About this task>
For the entries below, the expected answer is the line with "(ctl_drive == DRV_W'(i));", the line with "assign set_eoc[i] = ev_end_cyl", and every line between them, exactly as written, and nothing more.

+ + + + +

===== src/rtl/dsw_pkg.sv =====
// Package: bit positions of the status word and per-drive latched state.
// Assumes a 16-bit word with the upper byte always zero.
package dsw_pkg;
    localparam int WORD_W  = 16;
    localparam int B_ID    = 7;
    localparam int B_NRDY  = 6;
    localparam int B_EOC   = 5;
    localparam int B_AER   = 4;
    localparam int B_FLG   = 3;
    localparam int B_BSY   = 2;
    localparam int B_DTE   = 1;
    localparam int B_ERR   = 0;

    typedef struct packed {
        logic eoc;
        logic aer;
        logic flg;
        logic bsy;
        logic dte;
    } drv_flags_t;
endpackage


===== src/rtl/dsw_event_route.sv =====
// Module: dsw_event_route
// Turns drive-tagged condition strobes into per-drive set/clear lines,
// detects overruns and write-protect faults, and registers the abort pulse.
// Assumes strobes are one cycle wide and indices are in range.
module dsw_event_route #(
    parameter int NUM_DRIVES = 2,
    parameter int DRV_W      = 1
) (
    input  logic                  clk,
    input  logic                  rst_n,
    input  logic [NUM_DRIVES-1:0] wprot,
    input  logic [DRV_W-1:0]      ev_drive,
    input  logic                  ev_seek_start,
    input  logic                  ev_seek_done,
    input  logic                  ev_addr_err,
    input  logic                  ev_end_cyl,
    input  logic                  ev_write_try,
    input  logic                  ctl_busy,
    input  logic                  ctl_xfer,
    input  logic [DRV_W-1:0]      ctl_drive,
    input  logic                  dch_stc,
    output logic [NUM_DRIVES-1:0] set_go,
    output logic [NUM_DRIVES-1:0] set_end,
    output logic [NUM_DRIVES-1:0] set_aer,
    output logic [NUM_DRIVES-1:0] set_eoc,
    output logic [NUM_DRIVES-1:0] set_flg,
    output logic [NUM_DRIVES-1:0] set_dte,
    output logic                  write_abort
);
    logic overrun;
    logic prot_hit;

    // Overrun: set-control arrives while busy but outside the transfer phase.
    assign overrun  = dch_stc && ctl_busy && !ctl_xfer;
    // Write attempt meets a protected drive.
    assign prot_hit = ev_write_try && wprot[ev_drive];

    for (genvar i = 0; i < NUM_DRIVES; i++) begin : g_drv
        logic ev_hit;
        logic ctl_hit;
        // Decode which drive each strobe family addresses.
        assign ev_hit     = (ev_drive == DRV_W'(i));
        assign ctl_hit    = (ctl_drive == DRV_W'(i));
        assign set_go[i]  = ev_seek_start && ev_hit;
        assign set_end[i] = ev_seek_done && ev_hit;
        assign set_aer[i] = ev_addr_err && ev_hit;
        assign set_eoc[i] = ev_end_cyl && ev_hit;
        assign set_flg[i] = ev_write_try && ev_hit && wprot[i];
        assign set_dte[i] = overrun && ctl_hit;
    end

    // Register the transfer-abort pulse.
    always_ff @(posedge clk) begin
        if (!rst_n) write_abort <= 1'b0;
        else        write_abort <= prot_hit;
    end

    p_abort_on_prot_r6: assert property (@(posedge clk) disable iff (!rst_n)
        (ev_write_try && wprot[ev_drive]) |=> write_abort);
    p_no_abort_unprot_r6: assert property (@(posedge clk) disable iff (!rst_n)
        !(ev_write_try && wprot[ev_drive]) |=> !write_abort);
endmodule


===== src/rtl/dsw_drive_flags.sv =====
// Module: dsw_drive_flags
// Latched condition bits of one drive. Set strobes win over a read clear;
// seek start wins over seek done. Busy survives reads.
module dsw_drive_flags
    import dsw_pkg::*;
(
    input  logic       clk,
    input  logic       rst_n,
    input  logic       set_go,
    input  logic       set_end,
    input  logic       set_aer,
    input  logic       set_eoc,
    input  logic       set_flg,
    input  logic       set_dte,
    input  logic       rd_clr,
    output drv_flags_t flags
);
    drv_flags_t nxt;

    // Next state: clear on read first, then apply events so they take priority.
    always_comb begin
        nxt = flags;
        if (rd_clr) begin
            nxt.eoc = 1'b0;
            nxt.aer = 1'b0;
            nxt.flg = 1'b0;
            nxt.dte = 1'b0;
        end
        if (set_end) nxt.bsy = 1'b0;
        if (set_go)  nxt.bsy = 1'b1;
        if (set_aer) nxt.aer = 1'b1;
        if (set_eoc) nxt.eoc = 1'b1;
        if (set_flg) nxt.flg = 1'b1;
        if (set_dte) nxt.dte = 1'b1;
    end

    // State register with synchronous reset.
    always_ff @(posedge clk) begin
        if (!rst_n) flags <= '0;
        else        flags <= nxt;
    end

    p_clear_on_read_r5: assert property (@(posedge clk) disable iff (!rst_n)
        (rd_clr && !set_aer && !set_eoc && !set_flg && !set_dte)
        |=> (!flags.aer && !flags.eoc && !flags.flg && !flags.dte));
    p_busy_kept_r5: assert property (@(posedge clk) disable iff (!rst_n)
        (rd_clr && !set_go && !set_end) |=> $stable(flags.bsy));
    p_event_wins_r9: assert property (@(posedge clk) disable iff (!rst_n)
        (rd_clr && set_aer) |=> flags.aer);
    p_start_wins_r10: assert property (@(posedge clk) disable iff (!rst_n)
        set_go |=> flags.bsy);
endmodule


===== src/rtl/dsw_word_build.sv =====
// Module: dsw_word_build
// Selects a drive, composes its status word (summary, identity, not-ready
// masking), registers it with a valid strobe and issues the read clear.
module dsw_word_build
    import dsw_pkg::*;
#(
    parameter int NUM_DRIVES = 2,
    parameter int DRV_W      = 1
) (
    input  logic                             clk,
    input  logic                             rst_n,
    input  drv_flags_t [NUM_DRIVES-1:0]      flags_all,
    input  logic [NUM_DRIVES-1:0]            heads_loaded,
    input  logic                             rd_req,
    input  logic [DRV_W-1:0]                 rd_drive,
    output logic [NUM_DRIVES-1:0]            rd_clr,
    output logic [WORD_W-1:0]                stat_word,
    output logic                             stat_valid
);
    drv_flags_t         sel;
    logic [WORD_W-1:0]  word_c;

    assign sel = flags_all[rd_drive];

    // Compose the word from the selected drive's stored state.
    always_comb begin
        word_c = '0;
        if (heads_loaded[rd_drive]) begin
            word_c[B_EOC] = sel.eoc;
            word_c[B_AER] = sel.aer;
            word_c[B_FLG] = sel.flg;
            word_c[B_BSY] = sel.bsy;
            word_c[B_DTE] = sel.dte;
        end else begin
            word_c[B_NRDY] = 1'b1;
        end
        word_c[B_ERR] = word_c[B_NRDY] | word_c[B_EOC] | word_c[B_AER]
                      | word_c[B_FLG] | word_c[B_DTE];
        word_c[B_ID]  = rd_drive[0];
    end

    for (genvar i = 0; i < NUM_DRIVES; i++) begin : g_clr
        // Clear strobe for the drive being read.
        assign rd_clr[i] = rd_req && (rd_drive == DRV_W'(i));
    end

    // Output register for word and valid strobe.
    always_ff @(posedge clk) begin
        if (!rst_n) begin
            stat_word  <= '0;
            stat_valid <= 1'b0;
        end else begin
            stat_valid <= rd_req;
            if (rd_req) stat_word <= word_c;
        end
    end

    p_valid_follows_r1: assert property (@(posedge clk) disable iff (!rst_n)
        rd_req |=> stat_valid);
    p_no_spurious_valid_r1: assert property (@(posedge clk) disable iff (!rst_n)
        !rd_req |=> !stat_valid);
    p_unloaded_only_nrdy_r3: assert property (@(posedge clk) disable iff (!rst_n)
        (rd_req && !heads_loaded[rd_drive])
        |=> (stat_word[B_NRDY] && stat_word[B_ERR] && stat_word[5:1] == 5'b0));
    p_identity_r4: assert property (@(posedge clk) disable iff (!rst_n)
        rd_req |=> (stat_word[B_ID] == $past(rd_drive[0])));
endmodule


===== src/rtl/disk_status_gen.sv =====
// Module: disk_status_gen (top)
// Per-drive status latching and status-word generation for a disk
// controller. Assumes condition strobes are single-cycle pulses.
module disk_status_gen
    import dsw_pkg::*;
#(
    parameter int NUM_DRIVES = 2,
    parameter int DRV_W      = (NUM_DRIVES > 1) ? $clog2(NUM_DRIVES) : 1
) (
    input  logic                  clk,
    input  logic                  rst_n,
    input  logic [NUM_DRIVES-1:0] heads_loaded,
    input  logic [NUM_DRIVES-1:0] wprot,
    input  logic [DRV_W-1:0]      ev_drive,
    input  logic                  ev_seek_start,
    input  logic                  ev_seek_done,
    input  logic                  ev_addr_err,
    input  logic                  ev_end_cyl,
    input  logic                  ev_write_try,
    input  logic                  ctl_busy,
    input  logic                  ctl_xfer,
    input  logic [DRV_W-1:0]      ctl_drive,
    input  logic                  dch_stc,
    input  logic                  rd_req,
    input  logic [DRV_W-1:0]      rd_drive,
    output logic [WORD_W-1:0]     stat_word,
    output logic                  stat_valid,
    output logic                  write_abort
);
    logic [NUM_DRIVES-1:0]       set_go, set_end, set_aer, set_eoc, set_flg, set_dte;
    logic [NUM_DRIVES-1:0]       rd_clr;
    drv_flags_t [NUM_DRIVES-1:0] flags_all;

    dsw_event_route #(.NUM_DRIVES(NUM_DRIVES), .DRV_W(DRV_W)) u_route (
        .clk(clk), .rst_n(rst_n), .wprot(wprot), .ev_drive(ev_drive),
        .ev_seek_start(ev_seek_start), .ev_seek_done(ev_seek_done),
        .ev_addr_err(ev_addr_err), .ev_end_cyl(ev_end_cyl),
        .ev_write_try(ev_write_try), .ctl_busy(ctl_busy), .ctl_xfer(ctl_xfer),
        .ctl_drive(ctl_drive), .dch_stc(dch_stc),
        .set_go(set_go), .set_end(set_end), .set_aer(set_aer),
        .set_eoc(set_eoc), .set_flg(set_flg), .set_dte(set_dte),
        .write_abort(write_abort)
    );

    for (genvar i = 0; i < NUM_DRIVES; i++) begin : g_flags
        dsw_drive_flags u_flags (
            .clk(clk), .rst_n(rst_n),
            .set_go(set_go[i]), .set_end(set_end[i]), .set_aer(set_aer[i]),
            .set_eoc(set_eoc[i]), .set_flg(set_flg[i]), .set_dte(set_dte[i]),
            .rd_clr(rd_clr[i]), .flags(flags_all[i])
        );
    end

    dsw_word_build #(.NUM_DRIVES(NUM_DRIVES), .DRV_W(DRV_W)) u_build (
        .clk(clk), .rst_n(rst_n), .flags_all(flags_all),
        .heads_loaded(heads_loaded), .rd_req(rd_req), .rd_drive(rd_drive),
        .rd_clr(rd_clr), .stat_word(stat_word), .stat_valid(stat_valid)
    );

    p_upper_zero_r1: assert property (@(posedge clk) disable iff (!rst_n)
        stat_valid |-> (stat_word[15:8] == 8'h00));
endmodule


===== config.mk =====
export PLATFORM = sky130hd
export DESIGN_NAME = disk_status_gen
export DESIGN_NICKNAME = d
export VERILOG_FILES = /design/src/rtl/dsw_pkg.sv /design/src/rtl/dsw_event_route.sv /design/src/rtl/dsw_drive_flags.sv /design/src/rtl/dsw_word_build.sv /design/src/rtl/disk_status_gen.sv
export SDC_FILE = /design/constraint.sdc
export NUM_CORES = 1
export LEC_CHECK = 0
export ABC_CLOCK_PERIOD_IN_PS = 1000
export BUFFER_PORTS_ARGS = -buffer_cell sky130_fd_sc_hd__buf_2
export CORE_UTILIZATION = 47
export DETAILED_ROUTE_END_ITERATION = 16
export GPL_TIMING_DRIVEN = 0
export HOLD_SLACK_MARGIN = 0.06
export PLACE_DENSITY = 0.77
export RECOVER_POWER = 100
export SETUP_SLACK_MARGIN = 0.5
export SLEW_MARGIN = 15
export SYNTH_ARGS = -nofsm -noshare
export SYNTH_HDL_FRONTEND = slang
export SYNTH_HIERARCHICAL = 1
export SYNTH_SLANG_ARGS = --single-unit

===== constraint.sdc =====
create_clock -name clk -period 1 [get_ports clk]
set_input_delay 0.1 -clock clk [delete_from_list [all_inputs] [get_ports clk]]
set_output_delay 0.1 -clock clk [all_outputs]
set_load 0.01 [all_outputs]

==> flow_summary.ini <==
[status]
status = complete, no violations

[timing]
fin_tns_setup_ps = 0
worstMarginPinSlew_ps = 704
skew_ps = 1.94
hold_viol = 0
rsz0062_at_grt = yes
max_freq_mhz = 1060
final-max-slew-violation-count = 0
min_period_ps = 945
fin_ws_ps = 55.4
fin_crit_sh_pct = 94.5
setup_viol = 0
slew_headroom_pct = 53.1

[run]
maxCapViolCount = 0

[clocking]
h-tree-depth = 1
cts_inserted_buffers = 3
cts.sinks = 20
cts.clk_slew.worst_paths_ps = 110
cts_tree = done
clock_latency_ps = 290
clock-root-buffer = clkbuf_4
clockBufferDepth = 2

[global_route]
overflow = 0
grt_usage_pct = 19.0
grt_start_max_net_pins = 19
antenna_found_initial = 0
grt_first_pass_wirelength_um = 2950
grt_pass1_vias = 709

[route]
drtIter0Drc = 8
drt-pass1-iter-count = 4
wl_per_cell_um = 11.3
drc = 0
vias = 811
avgViaCountPerCell = 4.74
drt-total-wl_um = 1940
ant_nets = 0

[logic_synthesis]
synth_area_um2 = 966
ys_seq_elements = 20
yosysSeqAreaShare_pct = 41.5
syn_avg_cell_area_um2 = 9.29
synthCells = 104
synth_warnings = 6
synth_cell_type_count = 27

[worst_setup_path]
critPathTopFamily = flip-flops
required_ps = 1200
crit_chain = nor4b_2, o22a_1, a21oi_2
worstSetupPathType = reg -> reg
max_stage_delay_ps = 360
cp-start-kind = flop
worstPathMaxFanout = 3
critPathSlowestCell = dfxtp_2
cp-end-kind = flop
crit_buf_inv = 0
crit_arrival_ps = 1140

[die]
die_area_mm2 = 0.00224
io_pins = 36
rows = 16
core_area_mm2 = 0.00194
start_util_pct = 49.7
die_w_um = 47.3
die_y_um = 47.3

[place]
dp_slack_ps = 12.3
gp_congestion = 0.696
io_buffer_count = 27
dpl.hpwl_um = 1360
placed_area_mm2 = 0.00119

[power_and_ir_drop]
max-vdd-ir-drop_uv = 891
p_leak_nw = 0.597
p_per_area_mw_per_mm2 = 1250

[final_layout]
drive_gt1_share_pct = 36.1
n_antenna_cell = 0
fillers = 190
final_nets = 163
regArea_um2 = 402
area_growth_pct = 34.3
final_area_mm2 = 0.00130
multi_input_area_um2 = 547

[min_path]
hold_class = in -> reg
[registers in the layout (all words and copies together) (netlist names)]
name,cells
u_build/stat_word,8
g_flags.u_flags/flags,10
u_build/stat_valid,1
u_route/write_abort,1
[metrics by stage]
stage	hold slack, ps	instances	power [mW]	util, %
4_1_cts	38.7	170	1.64	66.6
2_1_floorplan	217	111	1.06	-
3_3_place_gp	345	165	1.14	61.3
6_report	44.8	171	1.62	66.8
3_5_place_dp	369	165	1.15	61.3
5_1_grt	37.0	171	1.72	66.8
[worst register-to-register path, cell delays in order, from the launching register on]
cell and delay [ps]:
dfxtp_2 360, nor4b_2 250, o22a_1 200, a21oi_2 50
[cell usage after synthesis, drive strengths merged]
| cell type | n | area, um^2 |
|---|---|---|
| and3 | 1 | 6.26 |
| o21a | 11 | 82.6 |
| conb | 1 | 3.75 |
| nor2 | 2 | 7.51 |
| and2 | 7 | 43.8 |
| mux2 | 1 | 11.3 |
| and2b | 1 | 7.51 |
| o21ai | 4 | 20.0 |
| nor3b | 2 | 15.0 |
| mux2i | 5 | 50.1 |
| nor2b | 16 | 100 |
| o211ai | 2 | 15.0 |
| inv | 1 | 3.75 |
| nand3 | 2 | 10.0 |
| nand2 | 9 | 33.8 |
| a21oi | 1 | 8.76 |
| nor3 | 2 | 15.0 |
| nor4b | 1 | 8.76 |
| buf | 11 | 83.8 |
| o211a | 2 | 20.0 |
| dfxtp | 20 | 400 |
| o22a | 1 | 8.76 |
| nor4bb | 1 | 10.0 |
[placed cells by master, fill, tap and decap left out, types with 2 or more instances in the layout]
cell	n
o21ai_1	3
and2_1	5
mux2i_1	5
buf_4	9
nor2b_1	14
nand2_1	8
dfxtp_1	19
nor2b_4	2
buf_6	9
o21a_1	11
clkbuf_4	4
buf_2	16
o211ai_1	2
conb_1	8
o211a_1	2
clkbuf_1	5
nor2_1	2
nor3b_1	2
[layout make-up]
cell class,count,share of cell area [%]
inverter,1,0.289
multi-input combinational,79,42.1
buffer,11,7.23
timing repair buffer,29,14.0
clock buffer,4,2.80
tap,27,2.60
sequential,20,31.0
[path summary, 6_finish.rpt]
check	startpoint	cells after the start	slack (ps)	endpoint
worst min register to register	u_build/stat_word[3]$_SDFFE_PN0P_	2	480	u_build/stat_word[3]$_SDFFE_PN0P_
worst max register to register	g_flags[0].u_flags/flags[3]$_SDFFE_PN0P_	3	60	u_build/stat_word[0]$_SDFFE_PN0P_
worst max-delay path	g_flags[0].u_flags/flags[3]$_SDFFE_PN0P_	3	60	u_build/stat_word[0]$_SDFFE_PN0P_
worst min-delay path	ev_write_try	3	40	u_route/write_abort$_SDFF_PN0_
[timing repair]
item	4_1_cts	5_1_grt
pin swaps	1	2
setup endpoints to repair	28	28
buffers inserted	1	1
resized for setup	19	11
hold endpoints to repair	1	1
[power breakdown]
group / switching, mW / internal [mW]
combinational: 0.135 / 0.165
clock: 0.238 / 0.222
sequential: 0.0280 / 0.837
[routing by layer]
layer  part of all wire, %  vias to the layer above  track usage, %
met5                     0                        -               0
met4                  0.72                        0            10.3
met3                   3.0                        2            2.31
met2                    52                       16            32.3
met1                    44                      372            23.0
li1                      -                      421               -
[logic make-up after synthesis]
family / Yosys count / share of synthesized area (%)
buffers and inverters: 12 / 9.07
multiplexers: 6 / 6.35
AND/OR/NAND/NOR: 44 / 26.7
flip-flops: 20 / 41.5
other: 1 / 0.388
AO/OA/AOI/OAI: 21 / 16.1
Note: power is estimated with default switching activity, not from simulation.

+ + + + +

Answer>
        assign ctl_hit    = (ctl_drive == DRV_W'(i));
        assign set_go[i]  = ev_seek_start && ev_hit;
        assign set_end[i] = ev_seek_done && ev_hit;
        assign set_aer[i] = ev_addr_err && ev_hit;
        assign set_eoc[i] = ev_end_cyl && ev_hit;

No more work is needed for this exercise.